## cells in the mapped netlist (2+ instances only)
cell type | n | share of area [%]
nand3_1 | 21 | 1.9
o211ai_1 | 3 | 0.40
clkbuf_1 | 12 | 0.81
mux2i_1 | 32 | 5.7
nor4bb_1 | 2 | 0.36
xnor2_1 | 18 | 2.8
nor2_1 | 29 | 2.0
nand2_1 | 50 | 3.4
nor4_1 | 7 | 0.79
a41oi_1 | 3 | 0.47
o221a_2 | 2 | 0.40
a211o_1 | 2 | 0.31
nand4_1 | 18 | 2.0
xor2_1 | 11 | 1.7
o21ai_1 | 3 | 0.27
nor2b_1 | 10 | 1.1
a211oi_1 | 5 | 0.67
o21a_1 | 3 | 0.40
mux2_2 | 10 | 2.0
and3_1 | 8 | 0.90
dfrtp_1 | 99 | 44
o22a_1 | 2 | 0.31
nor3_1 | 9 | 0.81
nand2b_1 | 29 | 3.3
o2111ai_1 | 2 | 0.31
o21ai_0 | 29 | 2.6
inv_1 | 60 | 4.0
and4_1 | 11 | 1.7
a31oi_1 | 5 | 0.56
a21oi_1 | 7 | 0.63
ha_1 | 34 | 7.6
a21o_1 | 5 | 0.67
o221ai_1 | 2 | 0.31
**src/rtl/fir_pkg.sv**
```systemverilog
// Shared constants and types for the FIR tap sequencer.
// Optional saturation is selected with the FIR_SAT_EN macro (see fir_mac_unit).
package fir_pkg;

  localparam int unsigned IN_BITS        = 16;
  localparam int unsigned COEF_BITS      = 16;
  localparam int unsigned OUT_BITS       = 16;
  localparam int unsigned COUNTER_BITS   = 6;
  localparam int unsigned NUMBER_OF_TAPS = 64;
  localparam int unsigned OUT_SHIFT      = 15;

  // Wide enough that summing NUMBER_OF_TAPS full-scale products cannot overflow.
  localparam int unsigned ACC_BITS = IN_BITS + COEF_BITS + COUNTER_BITS;

  typedef enum logic [1:0] {
    StIdle,
    StLoad,
    StMac,
    StOut
  } fir_state_e;

endpackage

```
**src/rtl/fir_mac_unit.sv**
```systemverilog
// Signed multiply-accumulate with round-half-up, arithmetic shift and narrowing.
// FIR_SAT_EN defined: the narrowed result saturates and a clipped indication is produced.
// FIR_SAT_EN undefined: the narrowed result wraps (low OUT_BITS bits kept).
module fir_mac_unit
  import fir_pkg::*;
(
  input  logic                        clk,
  input  logic                        rst,
  input  logic                        clear,
  input  logic                        enable,
  input  logic signed [IN_BITS-1:0]   tap_data,
  input  logic signed [COEF_BITS-1:0] coef_data,
`ifdef FIR_SAT_EN
  output logic                        clipped,
`endif
  output logic signed [OUT_BITS-1:0]  result
);

  localparam int unsigned ProdBits = IN_BITS + COEF_BITS;
  localparam logic signed [ACC_BITS:0] RoundBias = (ACC_BITS + 1)'(1) <<< (OUT_SHIFT - 1);

  logic signed [ProdBits-1:0] tap_ext;
  logic signed [ProdBits-1:0] coef_ext;
  logic signed [ProdBits-1:0] product;
  logic signed [ACC_BITS-1:0] acc_q;
  logic signed [ACC_BITS-1:0] acc_sum;
  logic signed [ACC_BITS:0]   rounded;
  logic signed [ACC_BITS:0]   shifted;

  assign tap_ext  = ProdBits'(tap_data);
  assign coef_ext = ProdBits'(coef_data);
  assign product  = tap_ext * coef_ext;
  // The sum including the current product, so the last tap is folded into the result.
  assign acc_sum  = acc_q + ACC_BITS'(product);
  assign rounded  = (ACC_BITS + 1)'(acc_sum) + RoundBias;
  assign shifted  = rounded >>> OUT_SHIFT;

  // Accumulator: cleared at the start of a sweep, advanced once per tap.
  always_ff @(posedge clk or posedge rst) begin
    if (rst) begin
      acc_q <= '0;
    end else if (clear) begin
      acc_q <= '0;
    end else if (enable) begin
      acc_q <= acc_sum;
    end
  end

`ifdef FIR_SAT_EN
  localparam logic signed [ACC_BITS:0] OutMax = (ACC_BITS + 1)'((1 <<< (OUT_BITS - 1)) - 1);
  localparam logic signed [ACC_BITS:0] OutMin = ~OutMax;

  // Clamp the shifted sum into the signed output range.
  always_comb begin
    result  = shifted[OUT_BITS-1:0];
    clipped = 1'b0;
    if (shifted > OutMax) begin
      result  = OutMax[OUT_BITS-1:0];
      clipped = 1'b1;
    end else if (shifted < OutMin) begin
      result  = OutMin[OUT_BITS-1:0];
      clipped = 1'b1;
    end
  end
`else
  logic unused_shifted;

  // Two's-complement wrap: keep only the low output bits.
  always_comb begin
    result = shifted[OUT_BITS-1:0];
  end

  assign unused_shifted = ^shifted[ACC_BITS:OUT_BITS];
`endif

endmodule

```
**src/rtl/fir_tap_sequencer.sv**
```systemverilog
// FIR tap sequencer: input handshake, delay-line launch strobe, tap sweep and output handshake.
// FIR_SAT_EN adds the sticky sat_flag output and saturating narrowing in fir_mac_unit.
module fir_tap_sequencer
  import fir_pkg::*;
(
  input  logic                           clk,
  input  logic                           rst,
  input  logic signed [IN_BITS-1:0]      in_data,
  input  logic                           in_valid,
  output logic                           in_ready,
  output logic                           phase_min,
  output logic signed [IN_BITS-1:0]      pipe_din,
  output logic        [COUNTER_BITS-1:0] current_count,
  input  logic signed [IN_BITS-1:0]      tap_data,
  output logic        [COUNTER_BITS-1:0] coef_addr,
  input  logic signed [COEF_BITS-1:0]    coef_data,
  output logic signed [OUT_BITS-1:0]     out_data,
  output logic                           out_valid,
  input  logic                           out_ready,
`ifdef FIR_SAT_EN
  output logic                           sat_flag,
`endif
  output logic                           busy
);

  localparam logic [COUNTER_BITS-1:0] LastTap = COUNTER_BITS'(NUMBER_OF_TAPS - 1);

  fir_state_e                    state_q, state_d;
  logic                          in_ready_q, in_ready_d;
  logic                          phase_min_q, phase_min_d;
  logic signed [IN_BITS-1:0]     pipe_din_q, pipe_din_d;
  logic        [COUNTER_BITS-1:0] count_q, count_d;
  logic signed [OUT_BITS-1:0]    out_data_q, out_data_d;
  logic                          out_valid_q, out_valid_d;
  logic                          busy_q, busy_d;
  logic                          mac_clear;
  logic                          mac_enable;
  logic signed [OUT_BITS-1:0]    mac_result;
`ifdef FIR_SAT_EN
  logic                          mac_clipped;
  logic                          sat_flag_q, sat_flag_d;
`endif

  fir_mac_unit u_mac (
    .clk       (clk),
    .rst       (rst),
    .clear     (mac_clear),
    .enable    (mac_enable),
    .tap_data  (tap_data),
    .coef_data (coef_data),
`ifdef FIR_SAT_EN
    .clipped   (mac_clipped),
`endif
    .result    (mac_result)
  );

  // Next-state and registered-output logic for the IDLE/LOAD/MAC/OUT sequence.
  always_comb begin
    state_d     = state_q;
    in_ready_d  = in_ready_q;
    phase_min_d = phase_min_q;
    pipe_din_d  = pipe_din_q;
    count_d     = count_q;
    out_data_d  = out_data_q;
    out_valid_d = out_valid_q;
    busy_d      = busy_q;
    mac_clear   = 1'b0;
    mac_enable  = 1'b0;
`ifdef FIR_SAT_EN
    sat_flag_d  = sat_flag_q;
`endif
    unique case (state_q)
      StIdle: begin
        in_ready_d = 1'b1;
        // Only an edge where in_ready is already visible upstream completes a handshake.
        if (in_valid && in_ready_q) begin
          pipe_din_d  = in_data;
          phase_min_d = 1'b1;
          in_ready_d  = 1'b0;
          busy_d      = 1'b1;
          state_d     = StLoad;
        end
      end
      StLoad: begin
        phase_min_d = 1'b0;
        mac_clear   = 1'b1;
        count_d     = '0;
        state_d     = StMac;
      end
      StMac: begin
        mac_enable = 1'b1;
        if (count_q == LastTap) begin
          out_data_d  = mac_result;
          out_valid_d = 1'b1;
          busy_d      = 1'b0;
          state_d     = StOut;
`ifdef FIR_SAT_EN
          sat_flag_d  = sat_flag_q | mac_clipped;
`endif
        end else begin
          count_d = count_q + 1'b1;
        end
      end
      StOut: begin
        if (out_ready) begin
          out_valid_d = 1'b0;
          in_ready_d  = 1'b1;
          count_d     = '0;
          state_d     = StIdle;
        end
      end
      default: begin
        state_d = StIdle;
      end
    endcase
  end

  // State and output registers; reset aborts any sweep in progress.
  always_ff @(posedge clk or posedge rst) begin
    if (rst) begin
      state_q     <= StIdle;
      in_ready_q  <= 1'b0;
      phase_min_q <= 1'b0;
      pipe_din_q  <= '0;
      count_q     <= '0;
      out_data_q  <= '0;
      out_valid_q <= 1'b0;
      busy_q      <= 1'b0;
`ifdef FIR_SAT_EN
      sat_flag_q  <= 1'b0;
`endif
    end else begin
      state_q     <= state_d;
      in_ready_q  <= in_ready_d;
      phase_min_q <= phase_min_d;
      pipe_din_q  <= pipe_din_d;
      count_q     <= count_d;
      out_data_q  <= out_data_d;
      out_valid_q <= out_valid_d;
      busy_q      <= busy_d;
`ifdef FIR_SAT_EN
      sat_flag_q  <= sat_flag_d;
`endif
    end
  end

  assign in_ready      = in_ready_q;
  assign phase_min     = phase_min_q;
  assign pipe_din      = pipe_din_q;
  assign current_count = count_q;
  assign coef_addr     = count_q;
  assign out_data      = out_data_q;
  assign out_valid     = out_valid_q;
  assign busy          = busy_q;
`ifdef FIR_SAT_EN
  assign sat_flag      = sat_flag_q;
`endif

endmodule

```
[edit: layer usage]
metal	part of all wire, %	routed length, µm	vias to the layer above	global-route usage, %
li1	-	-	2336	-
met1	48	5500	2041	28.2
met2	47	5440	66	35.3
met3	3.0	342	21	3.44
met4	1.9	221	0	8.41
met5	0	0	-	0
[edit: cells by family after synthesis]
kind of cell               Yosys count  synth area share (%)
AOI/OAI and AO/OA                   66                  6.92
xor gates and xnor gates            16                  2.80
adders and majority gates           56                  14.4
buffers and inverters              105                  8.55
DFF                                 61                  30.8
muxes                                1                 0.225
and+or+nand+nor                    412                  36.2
File: config.mk
export PLATFORM = sky130hd
export DESIGN_NAME = mips_multicycle_control
export DESIGN_NICKNAME = d
export VERILOG_FILES = /design/src/rtl/mips_multicycle_control.sv
export SDC_FILE = /design/constraint.sdc
export NUM_CORES = 1
export LEC_CHECK = 0
export BUFFER_PORTS_ARGS = -buffer_cell sky130_fd_sc_hd__buf_2
export CORE_AREA = 2 2 69 136
export DETAILED_ROUTE_END_ITERATION = 8
export DIE_AREA = 0 0 71 138
export PLACE_DENSITY = 0.44
export SLEW_MARGIN = 20
export SYNTH_ARGS = -nofsm -noshare
export SYNTH_HDL_FRONTEND = slang
export SYNTH_SLANG_ARGS = --single-unit
File: constraint.sdc
create_clock -name clk -period 6.02 [get_ports clk]
set_input_delay 1.806 -clock clk [delete_from_list [all_inputs] [get_ports clk]]
set_output_delay 1.806 -clock clk [all_outputs]
set_load 0.1 [all_outputs]
==> src/rtl/mems_scan_sequencer_if.sv <==
// SPI-master side of the MEMS scan sequencer: issue pulse, command-ROM address, busy return.
interface mems_scan_sequencer_if #(
  parameter int unsigned ADDR_WIDTH = 16
) ();
  logic                  mems_SPI_start;
  logic [ADDR_WIDTH-1:0] addr;
  logic                  mems_SPI_busy;

  modport master (
    output mems_SPI_start,
    output addr,
    input  mems_SPI_busy
  );

  modport slave (
    input  mems_SPI_start,
    input  addr,
    output mems_SPI_busy
  );
endinterface

==> src/rtl/mems_scan_sequencer.sv <==
// MEMS DAC command sequencer: issues the init ROM block, then walks the points x lines x frames
// scan table in wrap, triangle or one-shot order, raising sticky line/frame markers.
module mems_scan_sequencer #(
  parameter int unsigned ADDR_WIDTH = 16,
  parameter int unsigned INIT_CMDS  = 2,
  parameter int unsigned SCAN_BASE  = 8,
  parameter int unsigned PPL        = 720,
  parameter int unsigned LPF        = 3,
  parameter int unsigned FPS        = 2
) (
  input  logic                         clk,
  input  logic                         rst,
  input  logic                         pause,
  mems_scan_sequencer_if.master        spi,
  input  logic                         mems_soft_reset,
  input  logic                         mode_oneshot,
  input  logic                         mode_bidir,
  input  logic                         new_line_FIFO_done,
  input  logic                         new_frame_FIFO_done,
  output logic                         new_line,
  output logic                         new_frame,
  output logic [15:0]                  line_idx,
  output logic [15:0]                  frame_idx,
  output logic                         scan_done,
  output logic                         marker_overrun
);

  localparam int unsigned PtW = $clog2(PPL);
  localparam logic [63:0] LastAddr = 64'(SCAN_BASE) + 64'(PPL) * 64'(LPF) * 64'(FPS) - 64'd1;

  if (LastAddr >= (64'd1 << ADDR_WIDTH)) begin : gen_addr_range_err
    $error("mems_scan_sequencer: scan table exceeds ADDR_WIDTH");
  end
  if (INIT_CMDS < 1 || SCAN_BASE < INIT_CMDS || PPL < 2 || LPF < 1 || FPS < 1)
  begin : gen_param_err
    $error("mems_scan_sequencer: illegal table geometry");
  end

  localparam logic [PtW-1:0]        PtLast   = PtW'(PPL - 1);
  localparam logic [15:0]           LnLast   = 16'(LPF - 1);
  localparam logic [15:0]           FrLast   = 16'(FPS - 1);
  localparam logic [ADDR_WIDTH-1:0] InitLast = ADDR_WIDTH'(INIT_CMDS - 1);
  localparam logic [ADDR_WIDTH-1:0] ScanBase = ADDR_WIDTH'(SCAN_BASE);

  localparam logic [1:0] StIdle = 2'd0;
  localparam logic [1:0] StInit = 2'd1;
  localparam logic [1:0] StScan = 2'd2;
  localparam logic [1:0] StDone = 2'd3;

  logic [1:0]            state_q, state_d;
  logic [ADDR_WIDTH-1:0] addr_q, addr_d;
  logic                  start_q, start_d;
  logic [PtW-1:0]        point_q, point_d;
  logic [15:0]           line_q, line_d;
  logic [15:0]           frame_q, frame_d;
  logic                  dir_q, dir_d;  // 1 = reverse traversal
  logic                  pending_q, pending_d;
  logic                  scan_done_q, scan_done_d;
  logic                  nl_q, nl_d;
  logic                  nf_q, nf_d;
  logic                  ovr_q, ovr_d;

  logic opp, at_end, restart, abort, step, set_line, set_frame;

  // A start in flight blocks the next issue, so starts never land on adjacent cycles.
  assign opp = !spi.mems_SPI_busy && !start_q;

  always_comb begin
    state_d     = state_q;
    addr_d      = addr_q;
    start_d     = 1'b0;
    point_d     = point_q;
    line_d      = line_q;
    frame_d     = frame_q;
    dir_d       = dir_q;
    pending_d   = pending_q;
    scan_done_d = scan_done_q;
    restart     = 1'b0;
    abort       = 1'b0;
    step        = 1'b0;
    set_line    = 1'b0;
    set_frame   = 1'b0;
    at_end      = dir_q ? (point_q == '0 && line_q == '0 && frame_q == '0)
                        : (point_q == PtLast && line_q == LnLast && frame_q == FrLast);

    case (state_q)
      StIdle, StDone: begin
        restart   = (mems_soft_reset || pending_q) && opp;
        pending_d = (mems_soft_reset || pending_q) && !opp;
      end
      StInit, StScan: begin
        if (mems_soft_reset) begin
          abort     = 1'b1;
          restart   = opp;
          pending_d = !opp;
          if (!opp) state_d = StIdle;
        end else if (opp && (state_q == StInit || !pause)) begin
          step = 1'b1;
        end
      end
      default: ;
    endcase

    if (restart) begin
      state_d     = StInit;
      addr_d      = '0;
      start_d     = 1'b1;
      scan_done_d = 1'b0;
    end

    if (step) begin
      if (state_q == StInit) begin
        start_d = 1'b1;
        if (addr_q == InitLast) begin
          addr_d  = ScanBase;
          point_d = '0;
          line_d  = '0;
          frame_d = '0;
          dir_d   = 1'b0;
          state_d = StScan;
        end else begin
          addr_d = addr_q + ADDR_WIDTH'(1);
        end
      end else if (at_end && mode_oneshot) begin
        state_d     = StDone;
        scan_done_d = 1'b1;
      end else begin
        start_d = 1'b1;
        if (at_end && !mode_bidir) begin
          addr_d  = ScanBase;
          point_d = '0;
          line_d  = '0;
          frame_d = '0;
          dir_d   = 1'b0;
        end else begin
          // At a triangle turn the endpoint is not repeated: flip, then step once.
          dir_d = at_end ? !dir_q : dir_q;
          if (!dir_d) begin
            addr_d = addr_q + ADDR_WIDTH'(1);
            if (point_q == PtLast) begin
              point_d = '0;
              if (line_q == LnLast) begin
                line_d  = '0;
                frame_d = frame_q + 16'd1;
              end else begin
                line_d = line_q + 16'd1;
              end
            end else begin
              point_d = point_q + PtW'(1);
            end
          end else begin
            addr_d = addr_q - ADDR_WIDTH'(1);
            if (point_q == '0) begin
              point_d = PtLast;
              if (line_q == '0) begin
                line_d  = LnLast;
                frame_d = frame_q - 16'd1;
              end else begin
                line_d = line_q - 16'd1;
              end
            end else begin
              point_d = point_q - PtW'(1);
            end
          end
        end
        if (dir_d ? (point_d == '0) : (point_d == PtLast)) begin
          if (dir_d ? (line_d == '0) : (line_d == LnLast)) set_frame = 1'b1;
          else                                              set_line  = 1'b1;
        end
      end
    end

    // Clear first so a coincident set wins.
    nl_d  = nl_q & ~new_line_FIFO_done;
    nf_d  = nf_q & ~new_frame_FIFO_done;
    ovr_d = ovr_q;
    if (abort || restart) ovr_d = 1'b0;
    if (abort) begin
      nl_d = 1'b0;
      nf_d = 1'b0;
    end
    if (set_line) begin
      if (nl_q) ovr_d = 1'b1;
      nl_d = 1'b1;
    end
    if (set_frame) begin
      if (nf_q) ovr_d = 1'b1;
      nf_d = 1'b1;
    end
  end

  always_ff @(posedge clk) begin
    if (!rst) begin
      state_q     <= StIdle;
      addr_q      <= '0;
      start_q     <= 1'b0;
      point_q     <= '0;
      line_q      <= '0;
      frame_q     <= '0;
      dir_q       <= 1'b0;
      pending_q   <= 1'b0;
      scan_done_q <= 1'b0;
      nl_q        <= 1'b0;
      nf_q        <= 1'b0;
      ovr_q       <= 1'b0;
    end else begin
      state_q     <= state_d;
      addr_q      <= addr_d;
      start_q     <= start_d;
      point_q     <= point_d;
      line_q      <= line_d;
      frame_q     <= frame_d;
      dir_q       <= dir_d;
      pending_q   <= pending_d;
      scan_done_q <= scan_done_d;
      nl_q        <= nl_d;
      nf_q        <= nf_d;
      ovr_q       <= ovr_d;
    end
  end

  assign spi.mems_SPI_start = start_q;
  assign spi.addr           = addr_q;
  assign new_line           = nl_q;
  assign new_frame          = nf_q;
  assign line_idx           = line_q;
  assign frame_idx          = frame_q;
  assign scan_done          = scan_done_q;
  assign marker_overrun     = ovr_q;

endmodule
--- config.mk ---
export PLATFORM = sky130hd
export DESIGN_NAME = sipo_frame_receiver
export DESIGN_NICKNAME = d
export VERILOG_FILES = /design/src/rtl/sipo_frame_receiver.sv
export SDC_FILE = /design/constraint.sdc
export NUM_CORES = 1
export LEC_CHECK = 0
export ABC_CLOCK_PERIOD_IN_PS = 1600
export CAP_MARGIN = 40
export CORE_MARGIN = 5
export CORE_UTILIZATION = 48
export DETAILED_ROUTE_END_ITERATION = 8
export HOLD_SLACK_MARGIN = 0.05
export PLACE_DENSITY = 0.72
export SYNTH_ARGS = -nofsm -noshare
export SYNTH_HDL_FRONTEND = slang
export SYNTH_SLANG_ARGS = --single-unit
--- constraint.sdc ---
create_clock -name clk -period 1.6 [get_ports clk]
set_input_delay 0.16 -clock clk [delete_from_list [all_inputs] [get_ports clk]]
set_output_delay 0.16 -clock clk [all_outputs]
set_load 0.005 [all_outputs]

────────

• _EXERCISE PROMPT_
Each line of the records, from the opening one through the line holding "xor2_1 | 11 | 1.7", should be restated word for word, with nothing else in the answer.

• _ANSWER SPACE_
## cells in the mapped netlist (2+ instances only)
cell type | n | share of area [%]
nand3_1 | 21 | 1.9
o211ai_1 | 3 | 0.40
clkbuf_1 | 12 | 0.81
mux2i_1 | 32 | 5.7
nor4bb_1 | 2 | 0.36
xnor2_1 | 18 | 2.8
nor2_1 | 29 | 2.0
nand2_1 | 50 | 3.4
nor4_1 | 7 | 0.79
a41oi_1 | 3 | 0.47
o221a_2 | 2 | 0.40
a211o_1 | 2 | 0.31
nand4_1 | 18 | 2.0
xor2_1 | 11 | 1.7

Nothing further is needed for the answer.